- [Records from a data source]
* * *
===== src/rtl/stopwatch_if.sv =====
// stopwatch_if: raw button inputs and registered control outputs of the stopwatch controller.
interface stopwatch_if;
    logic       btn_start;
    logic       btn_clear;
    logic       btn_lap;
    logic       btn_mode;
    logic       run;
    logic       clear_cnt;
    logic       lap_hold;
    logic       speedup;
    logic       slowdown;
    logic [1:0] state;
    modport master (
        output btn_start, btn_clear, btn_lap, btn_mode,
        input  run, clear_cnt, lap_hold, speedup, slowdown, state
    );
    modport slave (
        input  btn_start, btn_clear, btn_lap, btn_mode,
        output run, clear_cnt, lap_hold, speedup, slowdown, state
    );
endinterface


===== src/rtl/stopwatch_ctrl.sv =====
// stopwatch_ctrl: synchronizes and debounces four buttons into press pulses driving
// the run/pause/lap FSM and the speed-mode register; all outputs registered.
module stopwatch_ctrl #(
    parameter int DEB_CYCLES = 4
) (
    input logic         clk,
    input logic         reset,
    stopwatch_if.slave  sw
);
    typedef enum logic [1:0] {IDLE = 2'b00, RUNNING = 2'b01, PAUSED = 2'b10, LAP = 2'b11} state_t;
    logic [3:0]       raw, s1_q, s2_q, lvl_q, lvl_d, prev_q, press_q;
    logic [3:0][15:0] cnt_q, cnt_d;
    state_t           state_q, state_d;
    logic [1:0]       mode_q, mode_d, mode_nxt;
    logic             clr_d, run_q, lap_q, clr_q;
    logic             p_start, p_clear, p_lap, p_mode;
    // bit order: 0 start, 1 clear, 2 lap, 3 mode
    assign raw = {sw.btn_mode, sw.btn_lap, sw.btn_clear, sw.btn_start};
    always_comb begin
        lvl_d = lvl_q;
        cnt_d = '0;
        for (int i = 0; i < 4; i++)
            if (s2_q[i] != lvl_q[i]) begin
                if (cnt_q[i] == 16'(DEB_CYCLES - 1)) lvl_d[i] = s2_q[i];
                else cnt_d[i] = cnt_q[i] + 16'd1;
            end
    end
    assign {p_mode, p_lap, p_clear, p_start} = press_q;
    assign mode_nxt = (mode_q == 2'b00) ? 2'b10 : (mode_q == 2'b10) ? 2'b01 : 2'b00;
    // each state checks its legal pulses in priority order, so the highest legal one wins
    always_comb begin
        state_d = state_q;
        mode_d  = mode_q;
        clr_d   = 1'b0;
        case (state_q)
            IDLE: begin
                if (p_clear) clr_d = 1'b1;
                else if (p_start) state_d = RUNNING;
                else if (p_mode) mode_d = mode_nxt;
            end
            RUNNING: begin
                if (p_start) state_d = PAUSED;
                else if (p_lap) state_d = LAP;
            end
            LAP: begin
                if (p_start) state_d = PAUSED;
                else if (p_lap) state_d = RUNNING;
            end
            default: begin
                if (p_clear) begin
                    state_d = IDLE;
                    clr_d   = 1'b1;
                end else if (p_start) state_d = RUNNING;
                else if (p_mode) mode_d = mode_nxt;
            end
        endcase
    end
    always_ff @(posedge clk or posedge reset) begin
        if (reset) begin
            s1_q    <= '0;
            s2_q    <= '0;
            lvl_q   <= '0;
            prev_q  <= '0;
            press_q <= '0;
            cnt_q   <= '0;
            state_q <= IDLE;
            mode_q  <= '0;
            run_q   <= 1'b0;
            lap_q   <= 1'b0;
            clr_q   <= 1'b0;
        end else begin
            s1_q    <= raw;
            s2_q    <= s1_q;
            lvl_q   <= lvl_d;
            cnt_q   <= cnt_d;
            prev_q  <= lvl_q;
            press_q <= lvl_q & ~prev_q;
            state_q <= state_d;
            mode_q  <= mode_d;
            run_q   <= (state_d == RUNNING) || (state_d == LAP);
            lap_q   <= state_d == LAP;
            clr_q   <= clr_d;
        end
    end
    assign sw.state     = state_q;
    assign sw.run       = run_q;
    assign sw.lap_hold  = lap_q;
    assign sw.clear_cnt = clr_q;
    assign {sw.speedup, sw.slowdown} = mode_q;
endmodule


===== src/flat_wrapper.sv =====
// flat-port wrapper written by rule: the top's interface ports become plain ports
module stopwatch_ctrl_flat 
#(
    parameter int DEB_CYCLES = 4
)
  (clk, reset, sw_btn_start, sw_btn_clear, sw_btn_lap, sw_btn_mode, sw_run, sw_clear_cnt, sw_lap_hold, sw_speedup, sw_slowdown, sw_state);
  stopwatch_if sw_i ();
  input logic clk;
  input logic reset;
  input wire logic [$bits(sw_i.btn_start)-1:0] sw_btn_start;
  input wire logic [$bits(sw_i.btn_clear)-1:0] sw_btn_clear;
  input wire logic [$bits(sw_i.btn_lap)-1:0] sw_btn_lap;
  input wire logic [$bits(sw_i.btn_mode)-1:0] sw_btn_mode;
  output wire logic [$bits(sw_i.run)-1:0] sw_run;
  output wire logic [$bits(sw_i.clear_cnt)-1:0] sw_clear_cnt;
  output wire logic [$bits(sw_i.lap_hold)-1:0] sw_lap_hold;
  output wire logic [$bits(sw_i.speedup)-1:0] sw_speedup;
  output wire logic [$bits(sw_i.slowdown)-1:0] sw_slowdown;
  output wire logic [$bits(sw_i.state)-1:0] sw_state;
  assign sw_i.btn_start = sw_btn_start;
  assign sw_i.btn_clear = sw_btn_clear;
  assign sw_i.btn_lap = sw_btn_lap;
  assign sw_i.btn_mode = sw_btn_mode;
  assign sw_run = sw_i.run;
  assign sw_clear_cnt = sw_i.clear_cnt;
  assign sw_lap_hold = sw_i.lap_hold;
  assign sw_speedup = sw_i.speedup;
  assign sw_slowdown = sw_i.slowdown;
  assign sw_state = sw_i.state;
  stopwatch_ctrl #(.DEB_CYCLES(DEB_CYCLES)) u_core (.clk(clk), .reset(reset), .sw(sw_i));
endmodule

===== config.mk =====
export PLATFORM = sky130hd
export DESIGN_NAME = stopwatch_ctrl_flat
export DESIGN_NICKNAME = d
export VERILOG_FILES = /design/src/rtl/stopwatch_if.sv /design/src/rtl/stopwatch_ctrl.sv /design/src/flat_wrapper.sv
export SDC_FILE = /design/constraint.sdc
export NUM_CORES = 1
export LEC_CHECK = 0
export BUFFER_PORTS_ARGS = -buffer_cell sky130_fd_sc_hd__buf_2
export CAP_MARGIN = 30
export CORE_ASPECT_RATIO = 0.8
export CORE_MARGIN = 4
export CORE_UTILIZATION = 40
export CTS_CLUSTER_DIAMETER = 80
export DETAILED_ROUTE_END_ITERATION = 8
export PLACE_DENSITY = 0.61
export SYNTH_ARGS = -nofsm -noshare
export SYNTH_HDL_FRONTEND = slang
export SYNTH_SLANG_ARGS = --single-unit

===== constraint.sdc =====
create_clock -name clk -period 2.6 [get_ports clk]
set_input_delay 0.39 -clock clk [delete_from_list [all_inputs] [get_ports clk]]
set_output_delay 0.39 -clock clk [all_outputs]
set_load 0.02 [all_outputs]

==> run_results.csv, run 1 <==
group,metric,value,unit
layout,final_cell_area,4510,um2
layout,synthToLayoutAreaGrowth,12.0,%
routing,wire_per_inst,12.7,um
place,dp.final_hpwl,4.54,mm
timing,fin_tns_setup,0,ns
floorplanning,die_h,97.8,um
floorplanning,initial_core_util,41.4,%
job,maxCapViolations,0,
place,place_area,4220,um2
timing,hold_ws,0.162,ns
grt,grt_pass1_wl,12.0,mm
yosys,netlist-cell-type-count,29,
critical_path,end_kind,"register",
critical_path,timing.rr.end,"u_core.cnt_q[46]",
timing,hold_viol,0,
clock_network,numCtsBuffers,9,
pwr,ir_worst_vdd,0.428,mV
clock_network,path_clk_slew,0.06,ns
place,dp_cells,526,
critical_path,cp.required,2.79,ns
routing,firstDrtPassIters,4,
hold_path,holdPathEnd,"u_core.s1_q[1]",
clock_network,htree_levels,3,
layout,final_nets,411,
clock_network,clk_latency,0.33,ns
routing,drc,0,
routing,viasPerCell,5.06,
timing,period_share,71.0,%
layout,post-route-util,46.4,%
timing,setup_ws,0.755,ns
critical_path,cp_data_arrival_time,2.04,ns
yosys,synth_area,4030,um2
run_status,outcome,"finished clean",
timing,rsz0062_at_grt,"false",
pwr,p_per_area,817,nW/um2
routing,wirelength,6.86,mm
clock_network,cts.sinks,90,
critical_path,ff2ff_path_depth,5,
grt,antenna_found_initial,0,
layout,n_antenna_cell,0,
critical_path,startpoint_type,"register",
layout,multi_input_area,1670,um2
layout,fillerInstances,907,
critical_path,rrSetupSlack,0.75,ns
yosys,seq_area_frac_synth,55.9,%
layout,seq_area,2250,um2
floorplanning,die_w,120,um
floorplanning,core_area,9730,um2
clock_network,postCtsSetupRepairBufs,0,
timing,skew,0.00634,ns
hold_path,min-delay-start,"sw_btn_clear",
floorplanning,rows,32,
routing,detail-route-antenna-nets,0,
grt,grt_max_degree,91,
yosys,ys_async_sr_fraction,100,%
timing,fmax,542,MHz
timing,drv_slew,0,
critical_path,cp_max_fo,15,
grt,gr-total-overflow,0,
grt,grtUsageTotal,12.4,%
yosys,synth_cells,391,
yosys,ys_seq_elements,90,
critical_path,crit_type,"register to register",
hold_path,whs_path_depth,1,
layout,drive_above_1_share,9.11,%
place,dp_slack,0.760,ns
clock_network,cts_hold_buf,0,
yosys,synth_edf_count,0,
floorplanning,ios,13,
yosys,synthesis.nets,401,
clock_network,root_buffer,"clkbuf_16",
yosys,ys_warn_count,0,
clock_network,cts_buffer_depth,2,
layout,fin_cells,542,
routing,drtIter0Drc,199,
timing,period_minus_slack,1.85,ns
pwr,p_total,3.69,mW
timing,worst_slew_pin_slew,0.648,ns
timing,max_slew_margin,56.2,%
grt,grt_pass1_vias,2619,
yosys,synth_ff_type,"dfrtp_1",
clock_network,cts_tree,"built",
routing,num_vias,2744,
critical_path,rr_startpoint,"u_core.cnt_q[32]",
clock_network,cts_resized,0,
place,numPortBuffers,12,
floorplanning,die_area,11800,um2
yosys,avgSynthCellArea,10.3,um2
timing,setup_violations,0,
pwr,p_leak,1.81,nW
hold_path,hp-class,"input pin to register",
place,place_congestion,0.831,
* * *
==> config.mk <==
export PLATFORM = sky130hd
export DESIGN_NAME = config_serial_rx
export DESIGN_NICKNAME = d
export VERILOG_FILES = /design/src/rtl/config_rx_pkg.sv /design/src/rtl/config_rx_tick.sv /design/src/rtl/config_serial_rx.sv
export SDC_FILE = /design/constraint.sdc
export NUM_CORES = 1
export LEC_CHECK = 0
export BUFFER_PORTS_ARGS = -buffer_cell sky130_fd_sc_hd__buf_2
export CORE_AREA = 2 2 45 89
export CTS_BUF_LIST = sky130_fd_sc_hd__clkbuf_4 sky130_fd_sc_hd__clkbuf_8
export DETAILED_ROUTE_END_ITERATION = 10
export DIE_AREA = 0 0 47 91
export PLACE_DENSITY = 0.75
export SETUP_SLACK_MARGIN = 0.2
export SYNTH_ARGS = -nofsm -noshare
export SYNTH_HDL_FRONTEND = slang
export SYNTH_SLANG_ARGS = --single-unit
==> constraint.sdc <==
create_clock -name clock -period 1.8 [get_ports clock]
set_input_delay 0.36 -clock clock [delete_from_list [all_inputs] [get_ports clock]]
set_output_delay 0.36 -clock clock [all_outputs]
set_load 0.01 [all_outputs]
* * *
As listed above, the lines from the line with "assign mode_nxt = (mode_q" to the line with "state_q <= state_d;" are to be echoed exactly, with both ends included and nothing added.

    assign mode_nxt = (mode_q == 2'b00) ? 2'b10 : (mode_q == 2'b10) ? 2'b01 : 2'b00;
    // each state checks its legal pulses in priority order, so the highest legal one wins
    always_comb begin
        state_d = state_q;
        mode_d  = mode_q;
        clr_d   = 1'b0;
        case (state_q)
            IDLE: begin
                if (p_clear) clr_d = 1'b1;
                else if (p_start) state_d = RUNNING;
                else if (p_mode) mode_d = mode_nxt;
            end
            RUNNING: begin
                if (p_start) state_d = PAUSED;
                else if (p_lap) state_d = LAP;
            end
            LAP: begin
                if (p_start) state_d = PAUSED;
                else if (p_lap) state_d = RUNNING;
            end
            default: begin
                if (p_clear) begin
                    state_d = IDLE;
                    clr_d   = 1'b1;
                end else if (p_start) state_d = RUNNING;
                else if (p_mode) mode_d = mode_nxt;
            end
        endcase
    end
    always_ff @(posedge clk or posedge reset) begin
        if (reset) begin
            s1_q    <= '0;
            s2_q    <= '0;
            lvl_q   <= '0;
            prev_q  <= '0;
            press_q <= '0;
            cnt_q   <= '0;
            state_q <= IDLE;
            mode_q  <= '0;
            run_q   <= 1'b0;
            lap_q   <= 1'b0;
            clr_q   <= 1'b0;
        end else begin
            s1_q    <= raw;
            s2_q    <= s1_q;
            lvl_q   <= lvl_d;
            cnt_q   <= cnt_d;
            prev_q  <= lvl_q;
            press_q <= lvl_q & ~prev_q;
            state_q <= state_d;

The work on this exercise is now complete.